Es precisamente en esta obra donde Teresa de Jesús narra un episodio traumático de su adolescencia, cuando ella ya rondaba los catorce años y su madre acababa de fallecer. Un momento «de mucho daño», que ella aprovecha para dirigirse a los padres y madres de familia «si yo tuviera que aconsejarles», con unas advertencias que son perfectas para el final del curso y el comienzo de las vacaciones de verano, con su constante ajetreo de visitas familiares y trato con amigos.

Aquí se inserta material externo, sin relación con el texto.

[config.mk]
export PLATFORM = sky130hd
export DESIGN_NAME = fwd_hazard_ctrl
export DESIGN_NICKNAME = d
export VERILOG_FILES = /design/src/rtl/fwd_hazard_ctrl.sv
export SDC_FILE = /design/constraint.sdc
export NUM_CORES = 1
export LEC_CHECK = 0
export CORE_UTILIZATION = 39
export CTS_CLUSTER_DIAMETER = 80
export DETAILED_ROUTE_END_ITERATION = 6
export PLACE_DENSITY_LB_ADDON = 0.08
export SLEW_MARGIN = 40
export SYNTH_ARGS = -nofsm -noshare
export SYNTH_HDL_FRONTEND = slang
export SYNTH_SLANG_ARGS = --single-unit
[constraint.sdc]
create_clock -name clk_i -period 3.5 [get_ports clk_i]
set_clock_uncertainty 0.2 [all_clocks]
set_input_delay 0.7 -clock clk_i [delete_from_list [all_inputs] [get_ports clk_i]]
set_output_delay 0.7 -clock clk_i [all_outputs]
set_load 0.01 [all_outputs]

«Cuán mal lo hacen los padres…»
«Paréceme que comenzó a hacerme mucho daño lo que ahora diré», arranca el capítulo 2 del libro, en el que aborda su adolescencia y su primera juventud. Y antes de referirse a lo importante que es que los padres conozcan los hábitos de los hijos y las compañías que frecuentan, advierte a las familias de «cuán mal lo hacen algunas veces los padres, que no procuran que vean sus hijos siempre cosas de virtud de todas las maneras».

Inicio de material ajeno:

==> src/rtl/pc_epc_unit.sv <==
// pc_epc_unit
//   Program counter and exception PC registers of the multicycle MIPS
//   datapath. Sits directly downstream of the PC source mux.
//   - RUN: PC loads PCSrc_output on PCWrite, or on PCWriteCond when the
//     selected branch condition holds. Misaligned targets are rejected and
//     flagged with a one-cycle pc_misaligned pulse.
//   - Exception sequence RUN -> EXC_SAVE -> EXC_LOAD -> RUN: save PC-EPC_OFFSET
//     into EPC, then wait for vec_valid and load the vector from the mux.
//
//   Optional feature macro: PC_BRANCH_STATS_EN
//     defined     : branch_taken_count / branch_total_count are live counters
//     not defined : both count ports are tied to zero
//
// Ports
//   clk                 in   1           rising-edge clock
//   reset               in   1           asynchronous active-high reset
//   PCWrite             in   1           unconditional PC load request
//   PCWriteCond         in   1           branch-qualified PC load request
//   branch_op           in   2           00 beq, 01 bne, 10 bgt, 11 ble
//   zero                in   1           ALU zero flag
//   gt                  in   1           ALU greater-than flag
//   PCSrc_output        in   32          next-PC value from PC source mux
//   exc_req             in   1           exception request pulse
//   vec_valid           in   1           exception vector on PCSrc_output
//   PC_output           out  32          current PC
//   EPC_output          out  32          saved exception PC
//   exc_busy            out  1           exception sequence in progress
//   pc_misaligned       out  1           one-cycle pulse on rejected load
//   branch_taken_count  out  STAT_WIDTH  taken conditional branches
//   branch_total_count  out  STAT_WIDTH  evaluated conditional branches
module pc_epc_unit #(
  parameter logic [31:0] RESET_VECTOR = 32'h0000_0000,
  parameter logic [31:0] EPC_OFFSET   = 32'd4,
  parameter int          STAT_WIDTH   = 16
) (
  input  logic                  clk,
  input  logic                  reset,
  input  logic                  PCWrite,
  input  logic                  PCWriteCond,
  input  logic [1:0]            branch_op,
  input  logic                  zero,
  input  logic                  gt,
  input  logic [31:0]           PCSrc_output,
  input  logic                  exc_req,
  input  logic                  vec_valid,
  output logic [31:0]           PC_output,
  output logic [31:0]           EPC_output,
  output logic                  exc_busy,
  output logic                  pc_misaligned,
  output logic [STAT_WIDTH-1:0] branch_taken_count,
  output logic [STAT_WIDTH-1:0] branch_total_count
);

  typedef enum logic [1:0] {RUN, EXC_SAVE, EXC_LOAD} state_t;

  state_t      state, state_nxt;
  logic [31:0] pc, epc;
  logic        mis;
  logic        cond_ok;
  logic        pc_load;
  logic        epc_save;
  logic        mis_nxt;

  function automatic logic branch_cond(input logic [1:0] op,
                                       input logic z, input logic g);
    case (op)
      2'b00:   branch_cond = z;
      2'b01:   branch_cond = ~z;
      2'b10:   branch_cond = g;
      default: branch_cond = ~g;
    endcase
  endfunction

  assign cond_ok = branch_cond(branch_op, zero, gt);

  always_comb begin
    state_nxt = state;
    pc_load   = 1'b0;
    epc_save  = 1'b0;
    mis_nxt   = 1'b0;
    case (state)
      RUN: begin
        // An exception request pre-empts any load in the same cycle.
        if (exc_req) begin
          state_nxt = EXC_SAVE;
        end else if (PCWrite | (PCWriteCond & cond_ok)) begin
          if (PCSrc_output[1:0] != 2'b00) mis_nxt = 1'b1;
          else                            pc_load = 1'b1;
        end
      end
      EXC_SAVE: begin
        epc_save  = 1'b1;
        state_nxt = EXC_LOAD;
      end
      EXC_LOAD: begin
        // The vector is trusted: no alignment check on this load.
        if (vec_valid) begin
          pc_load   = 1'b1;
          state_nxt = RUN;
        end
      end
      default: state_nxt = RUN;
    endcase
  end

  always_ff @(posedge clk or posedge reset) begin
    if (reset) begin
      state <= RUN;
      pc    <= RESET_VECTOR;
      epc   <= 32'h0000_0000;
      mis   <= 1'b0;
    end else begin
      state <= state_nxt;
      mis   <= mis_nxt;
      if (pc_load)  pc  <= PCSrc_output;
      // Wraps modulo 2^32, so PC=0 saves 32'hFFFF_FFFC.
      if (epc_save) epc <= pc - EPC_OFFSET;
    end
  end

  assign PC_output     = pc;
  assign EPC_output    = epc;
  assign exc_busy      = (state != RUN);
  assign pc_misaligned = mis;

`ifdef PC_BRANCH_STATS_EN
  logic                  branch_eval;
  logic [STAT_WIDTH-1:0] taken_cnt, total_cnt;

  // Only a genuine conditional branch in RUN is evaluated; a taken branch
  // counts even when its target is rejected as misaligned.
  assign branch_eval = (state == RUN) & PCWriteCond & ~PCWrite & ~exc_req;

  always_ff @(posedge clk or posedge reset) begin
    if (reset) begin
      taken_cnt <= '0;
      total_cnt <= '0;
    end else if (branch_eval) begin
      total_cnt <= total_cnt + STAT_WIDTH'(1);
      if (cond_ok) taken_cnt <= taken_cnt + STAT_WIDTH'(1);
    end
  end

  assign branch_taken_count = taken_cnt;
  assign branch_total_count = total_cnt;
`else
  assign branch_taken_count = '0;
  assign branch_total_count = '0;
`endif

endmodule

Así, Teresa recuerda cómo su excesiva afición por los libros de caballerías y las distracciones mundanas comenzaron tan sólo como «una pequeña falta». Pero la ausencia de control paterno y el hecho de tratarse de una edad crucial para el desarrollo de la persona, hizo que aquel hábito empezase a «enfriar los deseos y a comenzar a faltar en lo demás; y parecíame no era malo, con gastar muchas horas del día y de la noche en tan vanos ejercicios aunque escondida de mi padre».
Vigilar las amistades de los hijos
Sus palabras de advertencia más severas no serían sobre los hábitos y costumbres de los hijos, sino sobre la vigilancia que los padres deben tener de las compañías que frecuentan los jóvenes… y los propios padres. Un consejo que la propia Teresa explica en el contexto de los tiempos de descanso y vacaciones, en los que es más fácil que entren y salgan de nuestra familia personas ajenas como amigos, familiares o conocidos.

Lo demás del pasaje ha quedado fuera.